Records from a data source:

Setup of v29:
Design cordic, start of the top module:
module cordic 	(input op_mode,
		input [15:0] x_coordinate,
		input [15:0] y_coordinate,
		input [15:0] rotate_amount,
		input clock,
		input reset,
		output reg [15:0] x_or_phase_out,
		output reg [15:0] y_or_size_out
		);
		reg [15:0] x_in;
		reg [15:0] y_in;
		reg [15:0] z_in;
		reg mode_in;
		wire [15:0] connections_x [7:0];
		wire [15:0] connections_y [7:0];
		wire [15:0] connections_z [7:0];
		wire connections_mode [7:0];
		wire [2:0] connections_stage [7:0];
		wire [15:0] outx;
		wire [15:0] outy;
		wire [15:0] outz;
		wire [32:0] holderx;
		wire [14:0] divx;
		wire [14:0] divy;
		wire [32:0] holdery;
		assign outx = connections_x[7];
		assign outy = connections_y[7];
		assign outz = connections_z[7];
		assign holderx = outx[14:0];
		assign divx = (holderx << 8) / 15'b00000001_10100101;
		assign holdery = outy[14:0];
		assign divy = (holdery << 8) / 15'b00000001_10100101;
		always @(posedge clock or negedge reset)
		begin
			if (~reset)
			begin
				x_in <= 0;
				y_in <= 0;
				z_in <= 0;
				x_or_phase_out <= 0;
				y_or_size_out <= 0;
			end
			else
			begin
				mode_in <= op_mode;
				if (connections_mode[7] == 0)
				begin
					x_or_phase_out <= {outx[15], divx};
					y_or_size_out <= {outy[15], divy};
				end
				else
				begin
					y_or_size_out <= {outx[15], divx};
					x_or_phase_out <= outz;
				end
				if(op_mode == 0)
				begin
					if (rotate_amount[14:0] <= (15'b0000011_00100100 >> 1))
					begin
						z_in <= rotate_amount;
						x_in <= x_coordinate;
						y_in <= y_coordinate;
					end
					else
					begin
						if (rotate_amount[15] == 1)
						begin
							x_in <= y_coordinate;
							y_in <= {~x_coordinate[15],x_coordinate[14:0]};
							z_in <= {rotate_amount[15],rotate_amount[14:0] - (15'b0000011_00100100 >> 1)};
						end
						else
						begin
							y_in <= x_coordinate;
							x_in <= {~y_coordinate[15],y_coordinate[14:0]};
							z_in <= rotate_amount - (16'b0_0000011_00100100>>1);
						end
					end
				end
				else
				begin
					if (x_coordinate[15] == 0)
					begin
						z_in <= 0;
						x_in <= x_coordinate;
						y_in <= y_coordinate;
					end
					else
					begin
  ...
clock: 16.0 ns
lec_check: 0
abc_area: 0
cap_margin: 20
core_margin: 6
core_utilization: 22
cts_cluster_size: 34
gpl_routability_driven: 0
max_routing_layer: met5
place_density: 0.47
slew_margin: 20
run.sh (not shown) runs the stock make flow with config.mk's settings and CLKGATE_MAP_FILE=.
diff inputs: v29 => v17
# v29
export LEC_CHECK = 0
export ABC_AREA = 0
export CAP_MARGIN = 20
export CORE_MARGIN = 6
export CORE_UTILIZATION = 22
export CTS_CLUSTER_SIZE = 34
export GPL_ROUTABILITY_DRIVEN = 0
export MAX_ROUTING_LAYER = met5
export PLACE_DENSITY = 0.47
export SLEW_MARGIN = 20
create_clock -name core_clock -period 16.0 [get_ports {clock}]
# v17
export LEC_CHECK = 0
export ABC_AREA = 0
export CAP_MARGIN = 20
export CORE_MARGIN = 3
export CORE_UTILIZATION = 47
export CTS_CLUSTER_SIZE = 34
export MAX_ROUTING_LAYER = met4
export PLACE_DENSITY = 0.47
export SLEW_MARGIN = 20
create_clock -name core_clock -period 16.0 [get_ports {clock}]
Of v17 and v29, it is v17 that has the higher effective utilization at floorplan.
Delta (v17 minus v29): worst clock skew increased by 16 ps relative to the old numbers; total wire length after detailed routing dropped 2.6%; area taken by flip-flops and latches about even.
Minimum setup slack among reg-to-reg paths for v17: 40 ps up relative to v29
Final cell area: v17 below v29
Global-route wire length before repair | v17 below v29
Compared with v29, v17 shows a lower cell count along the critical path.
Summary of v17 over v29: net count of the mapped netlist level, post-route core utilization went up 28 points.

§ **What you need to do**
Find the word "cell" in the records and pull out each line that has it.

§ **Answer box**
Final cell area: v17 below v29
Compared with v29, v17 shows a lower cell count along the critical path.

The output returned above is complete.